An Advanced S3 Connector for Spark to Hunt for Cyber Attacks
- Data Engineering
- Moscone South | Level 2 | 211
- 35 min
S3 is different from HDFS. The architecture of the Object store makes the standard Spark file connector inefficient to work with s3.
Fetching metadata of paths and files takes more time for object store rather than filesystems. There were a few improvements in reading object stores in recent Spark versions. E.g. They were focused on either the number of calls to S3 API or optimizations of those calls. It improves performance, but it’s not enough for long-running streaming applications.
There is a way to tackle this problem with a message queue for listening to changes in a bucket. What if an additional message queue is not an option for you and you need to use Spark-streaming?
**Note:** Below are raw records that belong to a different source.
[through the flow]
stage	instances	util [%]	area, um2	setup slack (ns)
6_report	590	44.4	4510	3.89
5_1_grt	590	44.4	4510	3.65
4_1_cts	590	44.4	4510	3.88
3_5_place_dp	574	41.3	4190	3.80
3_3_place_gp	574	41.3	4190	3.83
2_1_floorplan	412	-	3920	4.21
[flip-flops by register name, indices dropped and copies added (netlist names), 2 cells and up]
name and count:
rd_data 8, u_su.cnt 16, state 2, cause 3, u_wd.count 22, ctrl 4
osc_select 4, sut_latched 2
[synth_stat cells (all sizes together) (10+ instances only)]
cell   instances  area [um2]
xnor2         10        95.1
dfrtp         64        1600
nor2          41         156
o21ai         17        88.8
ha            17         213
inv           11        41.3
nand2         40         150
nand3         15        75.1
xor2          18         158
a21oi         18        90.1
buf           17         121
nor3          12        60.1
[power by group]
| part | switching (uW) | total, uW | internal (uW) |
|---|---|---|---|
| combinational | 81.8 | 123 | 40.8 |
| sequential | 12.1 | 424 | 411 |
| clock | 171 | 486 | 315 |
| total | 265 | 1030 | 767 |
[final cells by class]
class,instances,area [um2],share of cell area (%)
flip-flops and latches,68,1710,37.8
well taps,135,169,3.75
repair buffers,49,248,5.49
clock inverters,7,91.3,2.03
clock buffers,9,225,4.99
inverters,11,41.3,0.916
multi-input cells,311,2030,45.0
===== src/design/sda_link_if.sv =====
// Purpose: Four-line serial audio link plus static control lines
// Assumes: Controller drives every line; the card only listens
// Notes:   Released static lines read low, as the pull-downs make them
`timescale 1ns/1ns
interface sda_link_if;
    import sda_pkg::*;
    logic lrclk;
    logic sdata;
    logic bclk;
    logic osclk;
    logic [STAT_W-1:0] ctl_val;
    logic ctl_oe_n;
    logic [STAT_W-1:0] ctl_line;
    // ------------------------------------------------------------
    // Pull-downs on all static lines
    // ------------------------------------------------------------
    assign ctl_line = ctl_oe_n ? '0 : ctl_val;
    modport ctrl (output lrclk, sdata, bclk, osclk, ctl_val, ctl_oe_n);
    modport dev (input lrclk, sdata, bclk, osclk, ctl_line);
endinterface
## src/design/circ_addr_pkg.sv

```systemverilog
// Package for the circular-buffer address block: register map, field layout, widths.
// Assumes a 32-bit APB master and a 16-bit address generator on the same clock.
package circ_addr_pkg;
  // ==========================================================
  // Widths
  localparam int ADDR_W = 16;
  localparam int PTR_SEL_W = 4;
  // ==========================================================
  // Register byte offsets
  localparam logic [11:0] OFS_CONTROL = 12'h000;
  localparam logic [11:0] OFS_X_START = 12'h004;
  localparam logic [11:0] OFS_X_END = 12'h008;
  localparam logic [11:0] OFS_Y_START = 12'h00c;
  localparam logic [11:0] OFS_Y_END = 12'h010;
  localparam logic [11:0] OFS_STATUS = 12'h014;
  // ==========================================================
  // Control field layout and reset values
  localparam int X_SEL_LSB = 0;
  localparam int Y_SEL_LSB = 4;
  localparam int X_EN_BIT = 15;
  localparam int Y_EN_BIT = 14;
  localparam logic [3:0] SEL_DISABLED = 4'hf;
  localparam logic [15:0] CONTROL_RESET = 16'h00ff;
  localparam logic [15:0] BOUND_RESET = 16'h0000;
  // Byte step of one word access
  localparam logic [15:0] WORD_STEP = 16'h0002;

  // Request from the core address generator
  typedef struct packed {
    logic valid;
    logic [3:0] reg_sel;
    logic [15:0] ea;
    logic decrement;
  } ea_req_t;

  // Adjusted answer
  typedef struct packed {
    logic valid;
    logic [15:0] ea;
    logic wrapped;
  } ea_rsp_t;
endpackage

```

## src/design/modulo_wrap.sv

```systemverilog
// One modulo address unit: checks an effective address against a buffer window.
// Assumes combinational use by the top, which registers the result.
`timescale 1ns/1ps
module modulo_wrap
  import circ_addr_pkg::*;
#(
  parameter bit WORD_ONLY = 1'b0
)(
  input wire logic enable,
  input wire logic [3:0] ptrSel,
  input wire logic [15:0] bufStart,
  input wire logic [15:0] bufEnd,
  input wire ea_req_t req,
  output ea_rsp_t rsp
);
  logic [15:0] ea;
  logic [15:0] lo;
  logic [15:0] hi;
  logic hit;
  always_comb begin
    // Word-only space forces the low bit clear on every address
    ea = WORD_ONLY ? {req.ea[15:1], 1'b0} : req.ea;
    lo = WORD_ONLY ? {bufStart[15:1], 1'b0} : bufStart;
    hi = WORD_ONLY ? {bufEnd[15:1], 1'b0} : bufEnd;
    // Only the selected pointer is steered, and select 15 means off
    hit = enable && (ptrSel != SEL_DISABLED) && (req.reg_sel == ptrSel);
    rsp.valid = req.valid;
    rsp.ea = ea;
    rsp.wrapped = 1'b0;
    // Upper bound checked when incrementing, lower bound when decrementing; both bounds lie inside the window
    if (hit && !req.decrement && (ea > hi)) begin
      rsp.ea = lo;
      rsp.wrapped = 1'b1;
    end else if (hit && req.decrement && (ea < lo)) begin
      rsp.ea = hi;
      rsp.wrapped = 1'b1;
    end
  end
endmodule

```

## src/design/circular_buffer_addressing.sv

```systemverilog
// Circular-buffer address generation with an APB register file.
// Assumes the core address generators sit on sys_clk and present one EA per port per cycle.
`timescale 1ns/1ps
module circular_buffer_addressing
  import circ_addr_pkg::*;
(
  input wire logic sys_clk,
  input wire logic rst,
  input wire logic psel,
  input wire logic penable,
  input wire logic pwrite,
  input wire logic [11:0] paddr,
  input wire logic [31:0] pwdata,
  output logic [31:0] prdata,
  output logic pready,
  output logic pslverr,
  input wire ea_req_t xRdReq,
  input wire ea_req_t xWrReq,
  input wire ea_req_t yReq,
  output ea_rsp_t xRdRsp,
  output ea_rsp_t xWrRsp,
  output ea_rsp_t yRsp
);
  // ==========================================================
  // Register file
  logic [15:0] circularAddrControl;
  logic [15:0] xBufferStart;
  logic [15:0] xBufferEnd;
  logic [15:0] yBufferStart;
  logic [15:0] yBufferEnd;
  logic [2:0] wrapSeen;
  logic setup;
  logic wrAccess;
  logic rdAccess;
  logic mapped;

  assign setup = psel && !penable;
  assign wrAccess = psel && penable && pwrite && pready;
  assign rdAccess = setup && !pwrite;

  always_comb begin
    if (paddr == OFS_CONTROL) begin
      mapped = 1'b1;
    end else if (paddr == OFS_X_START) begin
      mapped = 1'b1;
    end else if (paddr == OFS_X_END) begin
      mapped = 1'b1;
    end else if (paddr == OFS_Y_START) begin
      mapped = 1'b1;
    end else if (paddr == OFS_Y_END) begin
      mapped = 1'b1;
    end else if (paddr == OFS_STATUS) begin
      mapped = 1'b1;
    end else begin
      mapped = 1'b0;
    end
  end

  // No wait state: ready rises in the first access cycle after setup
  always_ff @(posedge sys_clk or posedge rst) begin
    if (rst) begin
      pready <= 1'b0;
    end else begin
      pready <= setup;
    end
  end

  always_ff @(posedge sys_clk or posedge rst) begin
    if (rst) begin
      pslverr <= 1'b0;
    end else begin
      pslverr <= setup && !mapped;
    end
  end

  // Write path; unmapped writes are dropped and flagged by pslverr
  always_ff @(posedge sys_clk or posedge rst) begin
    if (rst) begin
      circularAddrControl <= CONTROL_RESET;
      xBufferStart <= BOUND_RESET;
      xBufferEnd <= BOUND_RESET;
      yBufferStart <= BOUND_RESET;
      yBufferEnd <= BOUND_RESET;
    end else if (wrAccess) begin
      if (paddr == OFS_CONTROL) begin
        circularAddrControl <= pwdata[15:0];
      end else if (paddr == OFS_X_START) begin
        xBufferStart <= pwdata[15:0];
      end else if (paddr == OFS_X_END) begin
        xBufferEnd <= pwdata[15:0];
      end else if (paddr == OFS_Y_START) begin
        yBufferStart <= pwdata[15:0];
      end else if (paddr == OFS_Y_END) begin
        yBufferEnd <= pwdata[15:0];
      end
    end
  end

  // Read data is loaded at setup so it is stable during the access cycle
  always_ff @(posedge sys_clk or posedge rst) begin
    if (rst) begin
      prdata <= 32'h0000_0000;
    end else if (rdAccess) begin
      if (paddr == OFS_CONTROL) begin
        prdata <= {16'h0000, circularAddrControl};
      end else if (paddr == OFS_X_START) begin
        prdata <= {16'h0000, xBufferStart};
      end else if (paddr == OFS_X_END) begin
        prdata <= {16'h0000, xBufferEnd};
      end else if (paddr == OFS_Y_START) begin
        prdata <= {16'h0000, yBufferStart};
      end else if (paddr == OFS_Y_END) begin
        prdata <= {16'h0000, yBufferEnd};
      end else if (paddr == OFS_STATUS) begin
        prdata <= {29'h0000_0000, wrapSeen};
      end else begin
        prdata <= 32'h0000_0000;
      end
    end
  end

  // ==========================================================
  // Address units
  logic xEnable;
  logic yEnable;
  logic [3:0] xSel;
  logic [3:0] ySel;
  ea_rsp_t nextXRd;
  ea_rsp_t nextXWr;
  ea_rsp_t nextY;

  assign xSel = circularAddrControl[X_SEL_LSB +: PTR_SEL_W];
  assign ySel = circularAddrControl[Y_SEL_LSB +: PTR_SEL_W];
  assign xEnable = circularAddrControl[X_EN_BIT];
  assign yEnable = circularAddrControl[Y_EN_BIT];

  // X read and write generators share one buffer; program-space pointers
  // come through the same X ports, so they wrap identically
  modulo_wrap #(.WORD_ONLY(1'b0)) xRdUnit (
    .enable(xEnable),
    .ptrSel(xSel),
    .bufStart(xBufferStart),
    .bufEnd(xBufferEnd),
    .req(xRdReq),
    .rsp(nextXRd)
  );

  modulo_wrap #(.WORD_ONLY(1'b0)) xWrUnit (
    .enable(xEnable),
    .ptrSel(xSel),
    .bufStart(xBufferStart),
    .bufEnd(xBufferEnd),
    .req(xWrReq),
    .rsp(nextXWr)
  );

  modulo_wrap #(.WORD_ONLY(1'b1)) yUnit (
    .enable(yEnable),
    .ptrSel(ySel),
    .bufStart(yBufferStart),
    .bufEnd(yBufferEnd),
    .req(yReq),
    .rsp(nextY)
  );

  // Full 16-bit compare covers a 64 Kbyte window; no register for W14/W15
  // is refused, software must avoid them
  always_ff @(posedge sys_clk or posedge rst) begin
    if (rst) begin
      xRdRsp <= '0;
      xWrRsp <= '0;
      yRsp <= '0;
    end else begin
      xRdRsp <= nextXRd;
      xWrRsp <= nextXWr;
      yRsp <= nextY;
    end
  end

  // Sticky wrap seen: set wins over a clear written to the status word
  always_ff @(posedge sys_clk or posedge rst) begin
    if (rst) begin
      wrapSeen <= 3'h0;
    end else begin
      wrapSeen <= (wrAccess && paddr == OFS_STATUS) ? (wrapSeen & ~pwdata[2:0]) : wrapSeen;
      if (nextXRd.valid && nextXRd.wrapped) wrapSeen[0] <= 1'b1;
      if (nextXWr.valid && nextXWr.wrapped) wrapSeen[1] <= 1'b1;
      if (nextY.valid && nextY.wrapped) wrapSeen[2] <= 1'b1;
    end
  end
endmodule

```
You can use a standard file connector, but you quickly face performance degradation with several files in your source path.
We want to present our file connector for the object store that we will be later this year open-source. Our solution is different from existing solutions in a way of approaching the problem. We utilize metadata of path structure, especially time-related metadata like a year, month, and day to shrink the scope of listed folders.
We will explain why we implemented our solution with DataSource v1, and show the possible gain of implementing the connector with DataSource v2- e.g. the ability of custom partition schema that would be available as columns in Spark SQL.
You will learn how to use custom connectors, and what are the pros and cons of file connectors available for Spark. Then we will present a use-case of utilizing time metadata of CloudTrail to efficiently collect logs for hunting cyber-attacks where the connector performs best. As we mentioned before, the solution will be open-sourced as a library before the conference.